To further examine the effect of drift we compared allele frequencies in the three founders with that in the population after five generations of inbreeding, represented by 11 wolves sampled 2007–2015 (Figure 2). The significant variation in allele frequencies among inbred wolves for each of the six possible categories of starting frequencies (given three founders; Figure 2) indicates that the power of genetic drift in this small and bottlenecked population has been strong. For 30 deleterious and 618 synonymous mutations that were polymorphic in the founders, all 11 inbred individuals were homozygous for the derived allele, indicating that these sites had become fixed in the population. We note that of the tentatively fixed sites that had three copies of each allele in the founders, 61% became fixed for the ancestral allele and 39% for the derived allele (χ² test, p = .028). Since the vast majority of mutations were at synonymous sites, it is unlikely that this difference was driven by purging of derived deleterious alleles.
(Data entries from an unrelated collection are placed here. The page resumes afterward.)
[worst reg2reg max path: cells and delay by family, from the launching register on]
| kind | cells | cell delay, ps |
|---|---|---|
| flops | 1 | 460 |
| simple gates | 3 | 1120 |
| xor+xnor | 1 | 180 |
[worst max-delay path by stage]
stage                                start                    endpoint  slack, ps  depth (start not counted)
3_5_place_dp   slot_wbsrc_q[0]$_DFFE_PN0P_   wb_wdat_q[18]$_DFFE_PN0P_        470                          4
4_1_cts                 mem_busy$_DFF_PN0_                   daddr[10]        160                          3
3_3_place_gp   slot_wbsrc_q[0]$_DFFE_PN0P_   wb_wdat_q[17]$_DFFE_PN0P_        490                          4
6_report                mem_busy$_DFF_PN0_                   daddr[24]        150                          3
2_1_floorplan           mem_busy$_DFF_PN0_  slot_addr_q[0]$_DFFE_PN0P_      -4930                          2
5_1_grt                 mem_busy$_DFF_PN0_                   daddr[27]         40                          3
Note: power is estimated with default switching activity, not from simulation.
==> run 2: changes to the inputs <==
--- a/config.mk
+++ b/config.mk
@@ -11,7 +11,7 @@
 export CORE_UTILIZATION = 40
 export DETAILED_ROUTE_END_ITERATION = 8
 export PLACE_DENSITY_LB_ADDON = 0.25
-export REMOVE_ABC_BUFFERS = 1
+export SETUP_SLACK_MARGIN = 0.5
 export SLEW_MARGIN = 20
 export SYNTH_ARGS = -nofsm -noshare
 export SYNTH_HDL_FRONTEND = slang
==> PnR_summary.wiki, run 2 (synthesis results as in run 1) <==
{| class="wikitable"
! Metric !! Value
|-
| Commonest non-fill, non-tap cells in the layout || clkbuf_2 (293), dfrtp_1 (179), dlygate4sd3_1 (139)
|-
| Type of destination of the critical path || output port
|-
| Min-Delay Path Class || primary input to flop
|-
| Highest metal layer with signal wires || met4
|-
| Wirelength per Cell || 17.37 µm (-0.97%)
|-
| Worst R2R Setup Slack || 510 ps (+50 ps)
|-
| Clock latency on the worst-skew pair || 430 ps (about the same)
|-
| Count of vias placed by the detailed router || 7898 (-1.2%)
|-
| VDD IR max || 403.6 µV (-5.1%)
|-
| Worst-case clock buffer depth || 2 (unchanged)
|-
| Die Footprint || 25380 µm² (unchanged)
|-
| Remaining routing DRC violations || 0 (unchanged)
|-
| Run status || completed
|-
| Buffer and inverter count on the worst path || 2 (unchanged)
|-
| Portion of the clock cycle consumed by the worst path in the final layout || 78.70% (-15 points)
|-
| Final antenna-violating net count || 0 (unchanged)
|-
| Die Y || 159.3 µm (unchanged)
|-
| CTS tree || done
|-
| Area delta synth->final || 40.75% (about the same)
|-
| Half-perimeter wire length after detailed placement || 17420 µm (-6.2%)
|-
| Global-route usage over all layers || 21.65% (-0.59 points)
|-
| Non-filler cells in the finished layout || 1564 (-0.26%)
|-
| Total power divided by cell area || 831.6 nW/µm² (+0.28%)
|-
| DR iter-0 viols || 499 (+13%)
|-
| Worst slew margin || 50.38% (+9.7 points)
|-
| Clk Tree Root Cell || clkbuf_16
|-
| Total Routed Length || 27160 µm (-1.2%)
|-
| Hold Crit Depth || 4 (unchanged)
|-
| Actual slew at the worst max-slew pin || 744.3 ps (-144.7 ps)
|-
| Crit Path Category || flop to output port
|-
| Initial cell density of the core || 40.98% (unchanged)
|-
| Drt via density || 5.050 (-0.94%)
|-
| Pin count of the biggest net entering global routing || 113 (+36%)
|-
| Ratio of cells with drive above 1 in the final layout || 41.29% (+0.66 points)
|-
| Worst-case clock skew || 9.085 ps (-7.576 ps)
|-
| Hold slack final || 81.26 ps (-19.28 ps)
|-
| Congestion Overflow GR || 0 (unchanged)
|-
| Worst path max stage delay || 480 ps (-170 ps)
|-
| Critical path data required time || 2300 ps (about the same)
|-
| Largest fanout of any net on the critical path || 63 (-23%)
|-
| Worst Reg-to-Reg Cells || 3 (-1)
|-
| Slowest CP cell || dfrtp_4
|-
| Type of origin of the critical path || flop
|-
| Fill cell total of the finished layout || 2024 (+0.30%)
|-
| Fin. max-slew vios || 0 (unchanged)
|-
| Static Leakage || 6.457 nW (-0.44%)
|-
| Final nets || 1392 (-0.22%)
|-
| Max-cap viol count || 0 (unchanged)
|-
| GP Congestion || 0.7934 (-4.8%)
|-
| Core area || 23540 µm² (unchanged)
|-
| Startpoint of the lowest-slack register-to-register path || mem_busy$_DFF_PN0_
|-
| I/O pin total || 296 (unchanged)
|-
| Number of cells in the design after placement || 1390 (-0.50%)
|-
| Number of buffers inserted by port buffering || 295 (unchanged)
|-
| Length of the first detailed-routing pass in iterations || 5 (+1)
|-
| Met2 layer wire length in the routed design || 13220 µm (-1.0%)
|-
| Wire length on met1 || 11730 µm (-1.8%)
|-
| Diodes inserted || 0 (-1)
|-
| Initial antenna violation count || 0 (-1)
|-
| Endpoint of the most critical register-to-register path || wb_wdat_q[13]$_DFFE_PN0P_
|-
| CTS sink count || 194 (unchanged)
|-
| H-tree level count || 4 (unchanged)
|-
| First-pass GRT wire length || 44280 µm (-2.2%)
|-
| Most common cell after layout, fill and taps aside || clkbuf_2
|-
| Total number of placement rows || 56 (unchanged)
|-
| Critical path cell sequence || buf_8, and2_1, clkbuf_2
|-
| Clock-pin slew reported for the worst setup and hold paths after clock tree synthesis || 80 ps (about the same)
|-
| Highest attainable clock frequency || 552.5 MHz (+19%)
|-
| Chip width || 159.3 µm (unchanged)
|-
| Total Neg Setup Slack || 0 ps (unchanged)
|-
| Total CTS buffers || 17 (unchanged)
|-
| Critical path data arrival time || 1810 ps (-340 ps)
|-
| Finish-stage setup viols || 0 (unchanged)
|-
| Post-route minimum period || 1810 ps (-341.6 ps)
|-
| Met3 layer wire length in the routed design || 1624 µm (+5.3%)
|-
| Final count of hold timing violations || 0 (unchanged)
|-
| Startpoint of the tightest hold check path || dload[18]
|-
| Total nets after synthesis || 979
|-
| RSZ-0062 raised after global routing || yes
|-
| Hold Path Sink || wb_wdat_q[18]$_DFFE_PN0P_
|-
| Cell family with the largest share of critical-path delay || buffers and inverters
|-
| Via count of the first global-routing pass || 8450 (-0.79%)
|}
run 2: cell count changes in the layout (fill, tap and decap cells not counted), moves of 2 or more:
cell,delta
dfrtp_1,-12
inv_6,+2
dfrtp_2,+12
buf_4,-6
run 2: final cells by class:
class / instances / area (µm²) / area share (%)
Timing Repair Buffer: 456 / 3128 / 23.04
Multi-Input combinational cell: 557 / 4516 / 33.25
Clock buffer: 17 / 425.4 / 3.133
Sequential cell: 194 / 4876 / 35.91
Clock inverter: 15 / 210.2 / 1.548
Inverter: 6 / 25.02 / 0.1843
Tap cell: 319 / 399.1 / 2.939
The arrival and breeding of four immigrant wolves 2008–2013 in Scandinavia meant that many new alleles entered the population, including alleles that had become lost by drift in the original population. Of the 30 sites that tentatively had become fixed for the derived deleterious allele in the original population, 28 had regained the ancestral allele in 16 immigrant descendants sampled 2010–2015. For the 47 sites fixed for the derived allele already among the three founders, 21 had regained the ancestral allele in immigrant descendants. Not surprisingly, immigrants also contributed deleterious alleles—1890 in total, of which 844 had not previously been seen in Scandinavia. Immigrant descendants showed almost twice as many deleterious variants (1993) than the 11 inbred wolves with Scandinavian ancestry sampled during the same time period.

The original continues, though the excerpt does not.